They're in your miiiind... and can do your taxes!

Grant Williams/Redwall (jsredwall@hotmail.com) and automatic jack (automatic_jack@mad.scientist.com write:

"This installation was specifically built to study and contain the Flood. Their survival as a race was dependent upon it. I am grateful to see that some of them survived to reproduce."

Now, the way I understand that the Flood works is that they infect a host with spores, which take over the body and slowly convert some of the body's cells to Flood spores and eventually Rangers in the Carrier form. This sounds like how a virus works, by exchanging the cells' DNA for the virus DNA. If that's true, then as the Flood spreads, the "pure" Flood DNA that started out will change relative to the hosts they are taking, and so once the Flood spreads the DNA will no longer be pure. Now, if you assume that in the above quote the Monitor is talking about the Flood's survival (a point of debate in itself), then you could go along to say that the Forerunner want the Flood to stay genetically "pure", for some reason.
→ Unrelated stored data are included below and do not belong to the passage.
===== config.mk =====
export PLATFORM = sky130hd
export DESIGN_NAME = crosspoint_parallel_loader
export DESIGN_NICKNAME = d
export VERILOG_FILES = /design/src/rtl/crosspoint_parallel_loader.v /design/src/rtl/rise_det.v /design/src/rtl/sync2.v
export VERILOG_INCLUDE_DIRS = /design/src /design/src/rtl
export SDC_FILE = /design/constraint.sdc
export NUM_CORES = 1
export LEC_CHECK = 0
export ABC_AREA = 1
export BUFFER_PORTS_ARGS = -buffer_cell sky130_fd_sc_hd__buf_2
export CORE_ASPECT_RATIO = 1.75
export CORE_MARGIN = 10
export CORE_UTILIZATION = 55
export DETAILED_ROUTE_END_ITERATION = 10
export GPL_ROUTABILITY_DRIVEN = 0
export PLACE_DENSITY = 0.79
export SETUP_SLACK_MARGIN = 0.15
export SLEW_MARGIN = 20
export SYNTH_ARGS = -nofsm -noshare
export SYNTH_HDL_FRONTEND = slang
export SYNTH_SLANG_ARGS = --single-unit

===== constraint.sdc =====
create_clock -name pclk -period 2.45 [get_ports pclk]
set_input_delay 0.49 -clock pclk [delete_from_list [all_inputs] [get_ports pclk]]
set_output_delay 0.49 -clock pclk [all_outputs]
set_load 0.02 [all_outputs]

===== src/rtl/xpt_regs.vh =====
// Constants for the crosspoint parallel loader
// What this block does
// RULE1: Seven data lines plus write and transfer strobes
// RULE2: Write strobe rise captures word into first rank
// RULE3: Transfer rise copies first rank to second
// RULE4: Each route or ground word (codes 0-8) changes exactly one output entry
// RULE5: Host writes several words, then one transfer
// RULE6: Host drives chip enables and load lines
// RULE7: Word is buffer times sixteen plus code
// RULE8: Codes route, ground, enable, disable, soft transfer
// RULE9: Level mode: second rank follows while strobe low
// RULE10: Write strobe gated by both chip enables (code: chip_en gates only with ctrl bit 3 clear, chip_en_n only with bit 4 set)
// RULE11: All buffers disabled after reset
// RULE12: Serial-only codes ignored in parallel mode
`ifndef XPT_REGS_VH
`define XPT_REGS_VH
`define XPT_CTRL_OFF 12'h000
`define XPT_STAT_OFF 12'h004
`define XPT_ROUTE_OFF 12'h008
`define XPT_SHADOW_OFF 12'h00c
`define XPT_CTRL_WR_BIT 0
`define XPT_CTRL_LATCH_BIT 1
`define XPT_CTRL_EDGE_BIT 2
`define XPT_CTRL_CE_BIT 3
`define XPT_CTRL_CEN_BIT 4
`define XPT_CTRL_RST 8'h0d
`define XPT_CODE_GND 4'h8
`define XPT_CODE_SER_A 4'h9
`define XPT_CODE_SER_B 4'ha
`define XPT_CODE_OFF1 4'hb
`define XPT_CODE_ON1 4'hc
`define XPT_CODE_OFFALL 4'hd
`define XPT_CODE_ONALL 4'he
`define XPT_CODE_SOFTLAT 4'hf
`define XPT_SEL_RST 4'h8
`endif


===== src/rtl/crosspoint_parallel_loader.v =====
// Crosspoint parallel loader: pins, two register ranks, APB view
`timescale 1ns/1ps
`include "xpt_regs.vh"
module crosspoint_parallel_loader (
	// APB
	input wire pclk,
	input wire presetn,
	input wire psel,
	input wire penable,
	input wire pwrite,
	input wire [11:0] paddr,
	input wire [31:0] pwdata,
	output reg [31:0] prdata,
	output wire pready,
	output wire pslverr,
	// Parallel pins
	input wire interface_mode_select,
	input wire [2:0] output_buffer_select,
	input wire [3:0] input_or_command_code,
	input wire wr_strobe,
	input wire latch_strobe,
	input wire edge_level_sel,
	input wire chip_en,
	input wire chip_en_n,
	// Switch state
	output reg [31:0] route_out,
	output reg [7:0] buf_on_out
);
	wire mode_s;
	wire wr_s;
	wire lat_s;
	wire edge_s;
	wire ce_s;
	wire cen_s;
	wire [2:0] sel_s;
	wire [3:0] code_s;
	wire [6:0] word_s;
	wire wr_pin_rise, lat_pin_rise, lat_pin_low;
	wire wr_gate, wr_rise, lat_rise, lat_low;
	wire apb_wr, apb_rd;
	reg [7:0] ctrl_r;
	reg [3:0] rank1_r [0:7];
	reg [3:0] rank2_r [0:7];
	reg [7:0] bon_r;
	reg [7:0] bon_nxt;
	reg soft_lat_r;
	reg [7:0] wr_count_r;
	reg [31:0] rank1_flat;
	reg [31:0] rank2_flat;
	wire [6:0] word_pin;
	wire wr_act;
	wire lat_fire;
	reg store_en;
	reg soft_req;
	reg off_one;
	reg on_one;
	reg off_all;
	reg on_all;
	integer i;
	integer j;
	integer k;

	// Every pin passes two flops before use
	sync2 u_s_mode (.pclk(pclk), .presetn(presetn), .d(interface_mode_select), .q(mode_s));
	sync2 u_s_wr (.pclk(pclk), .presetn(presetn), .d(wr_strobe), .q(wr_s));
	sync2 u_s_lat (.pclk(pclk), .presetn(presetn), .d(latch_strobe), .q(lat_s));
	sync2 u_s_edge (.pclk(pclk), .presetn(presetn), .d(edge_level_sel), .q(edge_s));
	sync2 u_s_ce (.pclk(pclk), .presetn(presetn), .d(chip_en), .q(ce_s));
	sync2 u_s_cen (.pclk(pclk), .presetn(presetn), .d(chip_en_n), .q(cen_s));
	assign word_pin = {output_buffer_select, input_or_command_code}; // RULE1
	genvar g;
	generate
		for (g = 0; g < 7; g = g + 1)
		begin : g_dat
			sync2 u_s_d (.pclk(pclk), .presetn(presetn),
				.d(word_pin[g]), .q(word_s[g]));
		end
	endgenerate
	assign code_s = word_s[3:0]; // RULE7
	assign sel_s = word_s[6:4]; // RULE1

	// Software can also drive the strobes and chip_en, ORed with the pins; chip_en_n gates only while its control bit is set
	assign wr_gate = (wr_s | ctrl_r[`XPT_CTRL_WR_BIT]) & (ce_s | ctrl_r[`XPT_CTRL_CE_BIT])
		& ~(cen_s & ctrl_r[`XPT_CTRL_CEN_BIT]); // RULE10
	rise_det u_wr (.pclk(pclk), .presetn(presetn), .lvl(wr_gate), .rise(wr_rise), .low());
	rise_det u_lat (.pclk(pclk), .presetn(presetn),
		.lvl(lat_s | ctrl_r[`XPT_CTRL_LATCH_BIT]), .rise(lat_rise), .low(lat_low));
	assign wr_pin_rise = wr_rise;
	assign lat_pin_rise = lat_rise;
	assign lat_pin_low = lat_low;

	// APB: zero wait states, unmapped offsets read zero without error
	assign pready = 1'b1;
	assign pslverr = 1'b0;
	assign apb_wr = psel & penable & pwrite;
	assign apb_rd = psel & ~penable & ~pwrite;

	always @(posedge pclk or negedge presetn)
	begin
		if (!presetn)
			ctrl_r <= `XPT_CTRL_RST;
		else if (apb_wr && paddr == `XPT_CTRL_OFF)
			ctrl_r <= pwdata[7:0];
	end

	always @*
	begin
		rank1_flat = 32'h0;
		rank2_flat = 32'h0;
		for (i = 0; i < 8; i = i + 1)
		begin
			rank1_flat[i*4 +: 4] = rank1_r[i];
			rank2_flat[i*4 +: 4] = rank2_r[i];
		end
	end

	always @(posedge pclk or negedge presetn)
	begin
		if (!presetn)
			prdata <= 32'h0;
		else if (apb_rd)
		begin
			case (paddr)
				`XPT_CTRL_OFF: prdata <= {24'h0, ctrl_r};
				`XPT_STAT_OFF: prdata <= {15'h0, mode_s, wr_count_r, bon_r};
				`XPT_ROUTE_OFF: prdata <= rank2_flat;
				`XPT_SHADOW_OFF: prdata <= rank1_flat;
				default: prdata <= 32'h0;
			endcase
		end
	end

	// A word acts only in parallel mode; serial mode is not built
	assign wr_act = wr_pin_rise & ~mode_s;
	// Level mode copies on every clock while the strobe is low
	assign lat_fire = (edge_s & lat_pin_rise) | (~edge_s & lat_pin_low) | soft_lat_r; // RULE9

	// Word decode: one flag per action, defaults keep every path assigned
	always @*
	begin
		store_en = 1'b0;
		soft_req = 1'b0;
		off_one = 1'b0;
		on_one = 1'b0;
		off_all = 1'b0;
		on_all = 1'b0;
		case (code_s)
			4'h0:
			begin
				store_en = 1'b1; // RULE8
			end
			4'h1:
			begin
				store_en = 1'b1; // RULE8
			end
			4'h2:
			begin
				store_en = 1'b1; // RULE8
			end
			4'h3:
			begin
				store_en = 1'b1; // RULE8
			end
			4'h4:
			begin
				store_en = 1'b1; // RULE8
			end
			4'h5:
			begin
				store_en = 1'b1; // RULE8
			end
			4'h6:
			begin
				store_en = 1'b1; // RULE8
			end
			4'h7:
			begin
				store_en = 1'b1; // RULE8
			end
			`XPT_CODE_GND:
			begin
				store_en = 1'b1; // RULE8
			end
			`XPT_CODE_SER_A:
			begin
				store_en = 1'b0; // RULE12
			end
			`XPT_CODE_SER_B:
			begin
				store_en = 1'b0; // RULE12
			end
			`XPT_CODE_OFF1:
			begin
				off_one = 1'b1; // RULE8
			end
			`XPT_CODE_ON1:
			begin
				on_one = 1'b1; // RULE8
			end
			`XPT_CODE_OFFALL:
			begin
				off_all = 1'b1; // RULE8
			end
			`XPT_CODE_ONALL:
			begin
				on_all = 1'b1; // RULE8
			end
			`XPT_CODE_SOFTLAT:
			begin
				soft_req = 1'b1; // RULE8
			end
			default:
			begin
				store_en = 1'b0;
			end
		endcase
	end

	// Buffer enables act on the live state, second rank kept
	always @*
	begin
		bon_nxt = bon_r;
		if (wr_act)
		begin
			if (off_all)
				bon_nxt = 8'h00; // RULE8
			else if (on_all)
				bon_nxt = 8'hff; // RULE8
			else if (off_one)
				bon_nxt[sel_s] = 1'b0; // RULE8
			else if (on_one)
				bon_nxt[sel_s] = 1'b1; // RULE8
		end
	end

	always @(posedge pclk or negedge presetn)
	begin
		if (!presetn)
			bon_r <= 8'h00; // RULE11
		else
			bon_r <= bon_nxt;
	end

	// Count of accepted words, readable for software
	always @(posedge pclk or negedge presetn)
	begin
		if (!presetn)
			wr_count_r <= 8'h00;
		else if (wr_act)
			wr_count_r <= wr_count_r + 8'h01;
	end

	// Copy lags the soft-transfer word by a cycle; that word is not stored, so the copy takes earlier words
	always @(posedge pclk or negedge presetn)
	begin
		if (!presetn)
			soft_lat_r <= 1'b0;
		else
			soft_lat_r <= wr_act & soft_req; // RULE8
	end

	// Codes above ground leave the first rank alone
	always @(posedge pclk or negedge presetn)
	begin
		if (!presetn)
		begin
			for (j = 0; j < 8; j = j + 1)
				rank1_r[j] <= `XPT_SEL_RST;
		end
		else if (wr_act && store_en)
			rank1_r[sel_s] <= code_s; // RULE2 RULE4
	end

	// All route outputs switch together from one copy
	always @(posedge pclk or negedge presetn)
	begin
		if (!presetn)
		begin
			for (k = 0; k < 8; k = k + 1)
				rank2_r[k] <= `XPT_SEL_RST;
		end
		else if (lat_fire)
		begin
			// Whole rank at once, never output by output
			for (k = 0; k < 8; k = k + 1)
				rank2_r[k] <= rank1_r[k]; // RULE3
		end
	end

	always @(posedge pclk or negedge presetn)
	begin
		if (!presetn)
		begin
			route_out <= {8{`XPT_SEL_RST}};
			buf_on_out <= 8'h00;
		end
		else
		begin
			route_out <= rank2_flat;
			buf_on_out <= bon_r;
		end
	end
endmodule // crosspoint_parallel_loader


===== src/rtl/rise_det.v =====
// Rising-edge pulse detector on a synchronised level
`timescale 1ns/1ps
module rise_det (
	// Clock and reset
	input wire pclk,
	input wire presetn,
	// Level in, rise pulse and low level out
	input wire lvl,
	output wire rise,
	output wire low
);
	reg prev_r;
	always @(posedge pclk or negedge presetn)
	begin
		// Reset high: a level already up after reset is not taken as an edge
		if (!presetn)
			prev_r <= 1'b1;
		else
			prev_r <= lvl;
	end
	assign rise = lvl & ~prev_r;
	assign low = ~lvl;
endmodule // rise_det


===== src/rtl/sync2.v =====
// Two-stage synchroniser for one pin
`timescale 1ns/1ps
module sync2 (
	// Clock and reset
	input wire pclk,
	input wire presetn,
	// Data
	input wire d,
	output reg q
);
	reg meta_r;
	always @(posedge pclk or negedge presetn)
	begin
		if (!presetn)
		begin
			meta_r <= 1'b0;
			q <= 1'b0;
		end
		else
		begin
			meta_r <= d;
			q <= meta_r;
		end
	end
endmodule // sync2


==> out/metrics.cfg, run 1 <==
[critical_path]
start_kind = flip-flop
cpMostUsedCell = o21ai_0
crit_buf_inv = 1
crit_path_max_incr_delay_ps = 540
slowest_stage = dfstp_2
crit_chain = o21ai_0 -> nor2_1 -> nand2_2 -> inv_1 -> nand3_1 -> nand2_1 -> o21ai_0
critPathMaxFanout = 14
crit_required_ps = 2740
endpoint_kind = flip-flop
crit_family = simple AND/OR/NAND/NOR gates
r2r_slack_ps = 540
crit_arrival_ps = 2200
worstSetupPathType = reg -> reg

[timing]
min_period_over_period_pct = 78.0
setup_viol = 0
tns_ps = 0
max_clock_freq_mhz = 523
rsz0062_at_grt = no
period_needed_ps = 1910
finalClockSkew_ps = 7.65
hold_viol_final = 0
slew_headroom_pct = 47.4
drv_slew = 0
tightest_slew_ps = 787

[global_routing]
grt_start_max_net_pins = 61
grtUsageMet3_pct = 5.78
use_met2_pct = 32.9
grt_busiest_layer = met2
grt_overflow = 0
grt_antenna_before_repair = 0
grt_pass1_vias = 5630
grt_pass1_wl_um = 28000
grt_util_all_layers_pct = 19.2
grtUsageMet1_pct = 21.2

[floorplanning]
coreArea_um2 = 13000
die_w_um = 107
start_util_pct = 56.2
core.rowCount = 55
die_y_um = 172
design.die.area_um2 = 18500
boundaryPins = 136

[clock_network]
cts_root_buffer = clkbuf_16
worst_skew_pair.late_latency_ps = 430
cts_tree = done
hold_buffers = 0
cts_buffers = 17
numClockSinks = 189
htree_levels = 4
post_cts_buffers = 0
clk_path_buf_depth = 2
clkTransAtPathRegs_ps = 70
cts.repair.resized = 0

[final_layout]
drive_above_1_share_pct = 21.5
n_fill_cell = 1018
diodes = 0
area_delta_synth_final_pct = 19.7
final_cells = 1066
nets = 945
post-route-cell-area_um2 = 8740

[synthesis]
synth_area_leaders = dfrtp_1, nand2_1, dfstp_2
synthCells = 766
yosysUniqueCellTypes = 26
yosys.area.top_type = dfrtp_1
synth-edff-count = 0
syn_area_um2 = 7300
async_flop_share_pct = 100
synth.top_cell.area_share_pct = 54.8
synth_nets = 829
synth-seq-area-share_pct = 65.2
avgSynthCellArea_um2 = 9.54
synthFlopType = dfrtp_1
ys_warn_count = 0
synth-seq-cells = 189

[power_and_ir_drop]
ir_worst_vdd_mv = 0.560
leakage_nw = 4.52
p_per_area_nw_per_um2 = 821

[place]
io_buffers = 109
dp_hpwl_um = 11500
place_area_um2 = 8130
place_inst = 1034

[drt]
drt_iter0_drc = 396
postRouteAntennaNets = 0
dr_total_vias = 5570
wl_per_cell_um = 15.7
drcViolationCount = 0
vias_per_cell = 5.23
firstDrtPassIters = 5
totalWireLength_um = 16700

[outcome]
run_status = complete, no violations

[hold_path]
hold_class = in -> async

[run]
max-cap-violations = 0

==> synth_stat cells (all sizes together) (4+ instances only) <==
library cell  count
dfrtp           160
clkbuf           16
o211ai            4
o21ai           105
xor2              5
buf              13
nand2           239
nor2             22
dfstp            29
nand3            86
inv              68
nor3              7
==> per-stage QoR <==
stage / hold slack [ps] / power [mW] / setup slack, ps / utilization (%)
global placement: 332 / 4.41 / 456 / 62.5
global route: 62.7 / 7.51 / 327 / 67.2
CTS: 37.7 / 7.23 / 526 / 67.2
finish: 23.9 / 7.18 / 539 / 67.2
detailed placement: 335 / 4.45 / 285 / 62.5
floorplan: 194 / 4.10 / 826 / -
==> metal layers <==
layer	wire (um)	part of all wire [%]
met1	6320	38
met5	0	0
met3	1260	7.5
met4	457	2.7
met2	8690	52
==> power by group <==
| group | switching (mW) | total (mW) | internal, mW |
|---|---|---|---|
| Combinational | 0.458 | 0.689 | 0.231 |
| Sequential | 0.226 | 3.71 | 3.48 |
| Clock | 1.19 | 2.78 | 1.59 |
| Total | 1.88 | 7.18 | 5.30 |
==> cell families after synthesis <==
family | after synthesis | synth area share (%)
fa+ha+maj | 1 | 0.171
buf+inv | 97 | 5.33
flops | 189 | 65.2
xor+xnor | 7 | 0.839
simple gates | 358 | 20.3
other cells | 2 | 0.103
compound gates | 112 | 8.03
==> layout make-up <==
type	instances	area, um^2	area share, %
clock buffer	20	457	5.22
clock inverter	12	155	1.77
inverter	68	255	2.92
multi-input combinational	480	2170	24.8
sequential	189	4770	54.5
tap	171	214	2.45
timing repair buffer	126	729	8.34
==> sequential cells by signal, indices dropped and copies added, names as in the netlist, 7 cells and up <==
signal,flops
route_out,32
wr_count_r,8
g_dat.u_s_d.meta_r,7
rank2_flat,32
prdata,32
rank1_flat,32
ctrl_r,8
g_dat.u_s_d.q,7
buf_on_out,8
bon_r,8
==> cell usage in the layout (no fill, tap or decap), types with 2 or more instances in the layout <==
cell / count
nand2_1: 238
dfrtp_1: 160
buf_2: 108
o21ai_0: 101
nand3_1: 86
inv_1: 68
dfstp_2: 29
nor2_1: 20
clkbuf_16: 17
buf_4: 13
nor3_1: 7
xor2_1: 5
o211ai_1: 4
inv_6: 4
buf_12: 4
o21ai_1: 3
a21oi_1: 2
xnor2_1: 2
conb_1: 2
bufinv_16: 2
clkinvlp_4: 2
clkbuf_8: 2
clkinv_4: 2
==> worst paths after layout <==
check	startpoint	to	cells past startpoint
worst min register to register	g_dat[0].u_s_d.meta_r	g_dat[0].u_s_d.q	0
worst max-delay path	ctrl_r[0]	rank1_flat[16]	7
max in group asynchronous	presetn	ctrl_r[0]	2
worst max register to register	ctrl_r[0]	rank1_flat[16]	7
worst min-delay path	presetn	g_dat[2].u_s_d.meta_r	1
min in group pclk	input_or_command_code[2]	g_dat[2].u_s_d.meta_r	1
(Power assumes the default switching activity.)
==> run 2, diff against run 1 <==
--- a/config.mk
+++ b/config.mk
@@ -6,14 +6,14 @@
 export SDC_FILE = /design/constraint.sdc
 export NUM_CORES = 1
 export LEC_CHECK = 0
-export ABC_AREA = 1
+export ABC_AREA = 0
 export BUFFER_PORTS_ARGS = -buffer_cell sky130_fd_sc_hd__buf_2
 export CORE_ASPECT_RATIO = 1.75
 export CORE_MARGIN = 10
-export CORE_UTILIZATION = 55
+export CORE_UTILIZATION = 50
 export DETAILED_ROUTE_END_ITERATION = 10
 export GPL_ROUTABILITY_DRIVEN = 0
-export PLACE_DENSITY = 0.79
+export PLACE_DENSITY = 0.76
 export SETUP_SLACK_MARGIN = 0.15
 export SLEW_MARGIN = 20
 export SYNTH_ARGS = -nofsm -noshare
==> constraint.sdc (replaced) <==
create_clock -name pclk -period 1.7 [get_ports pclk]
set_input_delay 0.34 -clock pclk [delete_from_list [all_inputs] [get_ports pclk]]
set_output_delay 0.34 -clock pclk [all_outputs]
set_load 0.02 [all_outputs]
==> run 2 against run 1 <==
Compared with the run above:
- the flow now finishes with violations (setup timing)
- worst setup slack lost 640 ps
- clock skew increased by 1.6 ps
- sequential cell count did not move
- area after synthesis increased by 0.46%
- fmax grew 5.9%
- critical endpoint is now rank2_flat[24]
- largest cell class unchanged
- largest power group unchanged
- highest routed layer unchanged
==> out/metrics.cfg, run 2 <==
[outcome]
run_status = finished with violations
violations = setup timing

[global_routing]
grtUsageMet3_pct = 4.03
grt_pass1_wl_um = 30100
grt_start_max_net_pins = 47
grt_antenna_before_repair = 0
grt_busiest_layer = met2
grt_util_all_layers_pct = 18.7
grt_overflow = 0
grtUsageMet1_pct = 19.3
grt_pass1_vias = 5549
use_met2_pct = 34.2

[floorplanning]
boundaryPins = 136
coreArea_um2 = 14400
die_w_um = 112
start_util_pct = 51.1
design.die.area_um2 = 20100
die_y_um = 180
core.rowCount = 58

[timing]
hold_viol_final = 0
rsz0062_at_grt = yes
fin_ws_ps = -104
period_needed_ps = 1800
drv_slew = 0
fin_hold_ws_ps = 20.5
setup_viol = 60
finalClockSkew_ps = 9.23
max_clock_freq_mhz = 554
min_period_over_period_pct = 106

[critical_path]
crit_arrival_ps = 2110
crit_chain = or2_4 -> a211oi_4 -> buf_6 -> buf_6 -> buf_8 -> mux2_4
r2r_cells = 6
crit_path_max_incr_delay_ps = 440
r2r_start = ctrl_r[1]
cp.depth = 6
r2r_slack_ps = -100
crit_path_start = ctrl_r[1]
critPathMaxFanout = 6
worstSetupPathType = reg -> reg
cpMostUsedCell = buf_6
crit_buf_inv = 3
slowest_stage = dfrtp_2
worst_r2r_endpoint = rank2_flat[24]
start_kind = flip-flop
endpoint_kind = flip-flop
critPathCapture = rank2_flat[24]
crit_family = flip-flops
crit_required_ps = 2000

[place]
place_area_um2 = 8560
dp_slack_ps = -412
io_buffers = 109
dp_hpwl_um = 12700

[drt]
firstDrtPassIters = 5
totalWireLength_um = 19600
drcViolationCount = 0
wl_per_cell_um = 22.4
dr_total_vias = 5062
drt_iter0_drc = 363
vias_per_cell = 5.79
postRouteAntennaNets = 0

[clock_network]
htree_levels = 4
numClockSinks = 189
cts_tree = done
clk_path_buf_depth = 2
cts_buffers = 17
clkTransAtPathRegs_ps = 70
cts_root_buffer = clkbuf_16
worst_skew_pair.late_latency_ps = 420

[synthesis]
synth_area_leaders = dfrtp_1, dfstp_2, mux2_2
synth-edff-count = 0
ys_warn_count = 0
synth-seq-area-share_pct = 64.9
synth_nets = 580
synthCells = 517
synth.top_cell.area_share_pct = 54.6
synth_common_cells = dfrtp_1, mux2_2, o21ai_0
yosys.area.top_type = dfrtp_1
yosysUniqueCellTypes = 53
syn_area_um2 = 7340
synth-seq-cells = 189
synthFlopType = dfrtp_1
avgSynthCellArea_um2 = 14.2
yosysMostFrequentCell = dfrtp_1
async_flop_share_pct = 100

[power_and_ir_drop]
p_per_area_nw_per_um2 = 1130
leakage_nw = 4.76
ir_worst_vdd_mv = 0.593
power.total_mw = 10.9

[final_layout]
area_delta_synth_final_pct = 32.1
post-route-cell-area_um2 = 9690
final_cell_mix = dfrtp_1, buf_2, mux2_4
n_fill_cell = 961
diodes = 0
final_common_cell = dfrtp_1
nets = 745
drive_above_1_share_pct = 52.6

[hold_path]
hold_class = in -> reg

[run]
max-cap-violations = 0

-- run 2: layout make-up --
type | instances | area [um^2] | share of cell area, %
inverters | 2 | 7.51 | 0.0775
well taps | 180 | 225 | 2.32
multi-input cells | 297 | 2780 | 28.7
repair buffers | 175 | 1290 | 13.3
flip-flops and latches | 189 | 4770 | 49.2
clock buffers | 18 | 429 | 4.43
clock inverters | 13 | 191 | 1.98
-- run 2: metrics by stage --
step                      std cells  TNS (ps)  util (%)
final                           874     -3470      67.4
after global routing            874     -6360      67.4
after CTS                       864     -2420      65.8
after detailed placement        822    -13250      59.6
after global placement          822    -10540      59.6
after floorplan                 517     -4380         -
-- run 2: timing repair --
| action | 4_1_cts | 5_1_grt |
|---|---|---|
| gates cloned | 1 | 2 |
| setup buffers | 9 | 8 |
| resized for setup | 48 | 28 |
| pin swaps | 11 | 11 |
| hold buffers | 1 | 1 |
| endpoints found under the hold margin | 34 | 1 |
| endpoints found under the setup margin | 88 | 97 |
-- run 2: how the worst min path moves through the flow --
stage                                 end  cells past startpoint  slack (ps)      startpoint
after global placement      route_out[28]                      1         300         presetn
after global routing       u_s_lat.meta_r                      1         0.4    latch_strobe
final                       u_s_wr.meta_r                      1          20       wr_strobe
after CTS                 u_s_edge.meta_r                      1           8  edge_level_sel
after floorplan                  bon_r[0]                      0          40         presetn
after detailed placement    route_out[28]                      1         310         presetn
-- run 2: cell families after synthesis --
group | synth area share [%]
mux | 16.5
xor+xnor | 0.835
fa+ha+maj | 0.170
compound gates | 7.84
other cells | 0.102
buf+inv | 2.15
flops | 64.9
simple gates | 7.50
-- run 2: worst register-to-register path: cells and delay by family (launching register included) --
kind            cells  cell delay [ps]
buf+inv             3              410
simple gates        1              280
flops               1              440
compound gates      1              250
mux                 1              310
-- run 2: per-layer routing --
metal,up-vias,share of wire [%]
li1,2178,-
met1,2639,35
met2,196,56
met3,49,4.7
met4,0,4.1
met5,-,0
-- run 2: where the power goes --
group          internal [mW]  switching, mW
Sequential              4.99          0.325
Combinational          0.686          0.735
Clock                   2.47           1.72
But why would they want this? My first thought was that maybe the Forerunner were intergalactic racists or something. After a bit of thought I've come up with a better idea. Some time ago I was reading about organic computers - that is, computers made of living tissue. These computers can process information faster, and also store a lot more information, than silicon-based computers. However, silicon is a lot more sturdy than most organic tissue, so it doesn't really make sense. However, suppose you used DNA to store information - it already stores genetic information, after all - you would genetic memory in the most literal sense. If you used DNA to store information, you would have to make sure the organisms would survive, for one, and not mutate or change DNA, for another. That means engineering some incredibly sturdy and long-living organisms that reproduce asexually (without a partner; i.e., by cloning themselves) - an almost perfect description of Flood spores. Now, obviously you'd want to enact measures to make sure these organisms don't spread and also make sure you'd be able to study them, stopping the small amount of mutations that would occur. Of course, there's the question of what information could be so important to warrant wiping out all life in the galaxy in order to preserve it? Well, perhaps Forerunner genetic information, secrets of the universe, or even the ultimate question to the ultimate answer of life, the universe, and everything. (heh)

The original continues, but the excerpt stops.